I was temporarily thrown off balance. It made me smile that I even noticed him not noticing me. And then the navel-gazing started. About the things I expected from the world, about youth and beauty and age and grace. And then I remembered my friend’s mom, who had had a bit of plastic surgery done because she couldn’t stand being ignored by rooms full of men when, in her prime, she would have set their heads bobbling.
I thought of a short but distressing scene in a book (I think it was Sister, which you must read if you have one, and should read even if you don’t). A mother was telling her daughter how difficult it was to cope with the fact that the postman lingered less and less at her door the older she got, until one day he didn’t even so much as doff his cap and call her ma’am.
What do you do when you stop being beautiful to the world? What do you do when your rights as a woman are taken away from you by something as vindictive as time? Why doesn’t anyone talk about this, much less offer useful advice, instead of telling you to be like the French?

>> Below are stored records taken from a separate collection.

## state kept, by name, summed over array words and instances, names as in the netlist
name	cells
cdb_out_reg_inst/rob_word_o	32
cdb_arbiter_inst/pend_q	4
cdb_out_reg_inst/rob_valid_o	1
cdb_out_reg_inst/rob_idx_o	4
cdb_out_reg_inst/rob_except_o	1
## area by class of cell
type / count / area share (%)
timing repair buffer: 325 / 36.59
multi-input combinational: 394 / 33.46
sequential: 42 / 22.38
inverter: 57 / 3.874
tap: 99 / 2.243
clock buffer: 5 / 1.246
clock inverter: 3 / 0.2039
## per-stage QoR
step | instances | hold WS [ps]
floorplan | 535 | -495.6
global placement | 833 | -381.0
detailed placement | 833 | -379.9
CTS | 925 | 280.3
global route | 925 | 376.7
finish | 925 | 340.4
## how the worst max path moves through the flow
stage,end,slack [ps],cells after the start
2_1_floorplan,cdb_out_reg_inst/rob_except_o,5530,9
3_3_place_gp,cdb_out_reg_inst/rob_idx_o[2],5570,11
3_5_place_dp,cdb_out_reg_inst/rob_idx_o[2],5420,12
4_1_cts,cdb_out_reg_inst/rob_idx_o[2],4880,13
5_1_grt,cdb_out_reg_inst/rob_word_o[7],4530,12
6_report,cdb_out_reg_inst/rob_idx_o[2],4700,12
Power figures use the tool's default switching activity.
## config.mk

```make
export PLATFORM = sky130hd
export DESIGN_NAME = grant_arbiter
export DESIGN_NICKNAME = d
export VERILOG_FILES = /design/src/rtl/ram_pkg.sv /design/src/rtl/grant_arbiter.sv
export SDC_FILE = /design/constraint.sdc
export NUM_CORES = 1
export LEC_CHECK = 0
export BUFFER_PORTS_ARGS = -buffer_cell sky130_fd_sc_hd__buf_2
export CAP_MARGIN = 20
export CORE_AREA = 2 2 39 41
export CTS_CLUSTER_SIZE = 30
export DETAILED_ROUTE_END_ITERATION = 10
export DIE_AREA = 0 0 41 43
export GPL_TIMING_DRIVEN = 1
export PLACE_DENSITY = 0.63
export REMOVE_ABC_BUFFERS = 1
export SLEW_MARGIN = 20
export SYNTH_ARGS = -nofsm -noshare
export SYNTH_HDL_FRONTEND = slang
export SYNTH_SLANG_ARGS = --single-unit
export TNS_END_PERCENT = 10
```

## constraint.sdc

```tcl
create_clock -name CK -period 1.1 [get_ports CK]
set_input_delay 0.055 -clock CK [delete_from_list [all_inputs] [get_ports CK]]
set_output_delay 0.055 -clock CK [all_outputs]
set_load 0.01 [all_outputs]
```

My own family is useless on this front. I have no choice but to venture into middle age with nothing to guide me but a mother who will be forever gorgeous and a sister who looks flawless without needing the small battalion of creams and exfoliants that clutter my bathroom cabinet.
Don’t get me wrong, I’ve still got it at thirty-two. But how the hell do you make it last? And once it goes, how do you stop caring?